Mixed-modal Language Modeling by Professor Luke Zettlemoyer
Abstract
Multimodal architectures are typically designed for specific modalities (image->text, text->image, text only, etc). In this talk, I will present our recent work on a series of early fusion mixed-modal models with generalized architectures that can instead generate arbitrary mixed sequences of images and text. Such models have the ability to unlock fundamentally new multimodal chain-of-thought reasoning capabilities, as I will show through an early model for multimodal tool use, but determining the best mixed-model architecture remains an open challenge. I will discuss and contrast two models architectures, Chameleon and Transfusion, that make very different assumptions about how to model mixed-modal data, and argue for moving from a tokenize-everything approach to newer models that are hybrids of autoregressive transformers and diffusion. I will also cover recent efforts to better understand how to more stably train such models at scale without excessive modality competition, using a mixture of transformers technique.

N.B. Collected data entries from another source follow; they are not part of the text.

--- src/flat_wrapper.sv ---
// flat-port wrapper written by rule: the top's interface ports become plain ports
module lstm_gate_scheduler_flat 
#(
    parameter int DATA_WIDTH  = 16,
    parameter int FRACT_WIDTH = 8,
    parameter int CNT_WIDTH   = 8
)
  (clk, rst_n, start, len, mac_w, mac_x, mac_u, mac_h, mac_b, mac_out, gate_sel, busy, done, state_dbg, io_in_valid, io_in_x, io_in_h, io_in_w, io_in_u, io_in_b, io_out_ready, io_in_ready, io_out_gates, io_out_valid);
  lstm_gate_scheduler_if #(.DATA_WIDTH(DATA_WIDTH)) io_i ();
  input  logic clk;
  input  logic rst_n;
  input  logic start;
  input  logic [CNT_WIDTH-1:0] len;
  output logic [DATA_WIDTH-1:0] mac_w;
  output logic [DATA_WIDTH-1:0] mac_x;
  output logic [DATA_WIDTH-1:0] mac_u;
  output logic [DATA_WIDTH-1:0] mac_h;
  output logic [DATA_WIDTH-1:0] mac_b;
  input  logic [DATA_WIDTH-1:0] mac_out;
  output logic [1:0] gate_sel;
  output logic busy;
  output logic done;
  output logic [2:0] state_dbg;
  input wire logic [$bits(io_i.in_valid)-1:0] io_in_valid;
  input wire logic [$bits(io_i.in_x)-1:0] io_in_x;
  input wire logic [$bits(io_i.in_h)-1:0] io_in_h;
  input wire logic [$bits(io_i.in_w)-1:0] io_in_w;
  input wire logic [$bits(io_i.in_u)-1:0] io_in_u;
  input wire logic [$bits(io_i.in_b)-1:0] io_in_b;
  input wire logic [$bits(io_i.out_ready)-1:0] io_out_ready;
  output wire logic [$bits(io_i.in_ready)-1:0] io_in_ready;
  output wire logic [$bits(io_i.out_gates)-1:0] io_out_gates;
  output wire logic [$bits(io_i.out_valid)-1:0] io_out_valid;
  assign io_i.in_valid = io_in_valid;
  assign io_i.in_x = io_in_x;
  assign io_i.in_h = io_in_h;
  assign io_i.in_w = io_in_w;
  assign io_i.in_u = io_in_u;
  assign io_i.in_b = io_in_b;
  assign io_i.out_ready = io_out_ready;
  assign io_in_ready = io_i.in_ready;
  assign io_out_gates = io_i.out_gates;
  assign io_out_valid = io_i.out_valid;
  lstm_gate_scheduler #(.DATA_WIDTH(DATA_WIDTH), .FRACT_WIDTH(FRACT_WIDTH), .CNT_WIDTH(CNT_WIDTH)) u_core (.clk(clk), .rst_n(rst_n), .start(start), .len(len), .io(io_i), .mac_w(mac_w), .mac_x(mac_x), .mac_u(mac_u), .mac_h(mac_h), .mac_b(mac_b), .mac_out(mac_out), .gate_sel(gate_sel), .busy(busy), .done(done), .state_dbg(state_dbg));
endmodule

Together, these advances lay a possible foundation for universal models that can understand and generate data in any modality, and I will also sketch some of the steps that we still need to focus on to reach this goal.
Biography
Luke Zettlemoyer is a Professor in the Paul G. Allen School of Computer Science & Engineering at the University of Washington and a Senior Research Director at Meta. His research interests are in the intersections of natural language processing, machine learning, and decision making under uncertainty, with a recent emphasis on the science of training both text-based and multi-modal language models. Luke did postdoctoral research at the University of Edinburgh, earned my PhD at MIT, and was an undergraduate at NC State University. His honors include numerous paper awards, being named a Schmidt AI 2050 Senior Follow in 2025, elected President of the Association for Computational Linguistics (ACL) in 2024, named a Fellow of the ACL in 2022 along with winning the Presidential Early Career Award for Scientists and Engineers (PECASE) award in 2016, an Allen Distinguished Investigator Award in 2014, and the National Science Foundation (NSF) International Research Fellowship in 2009.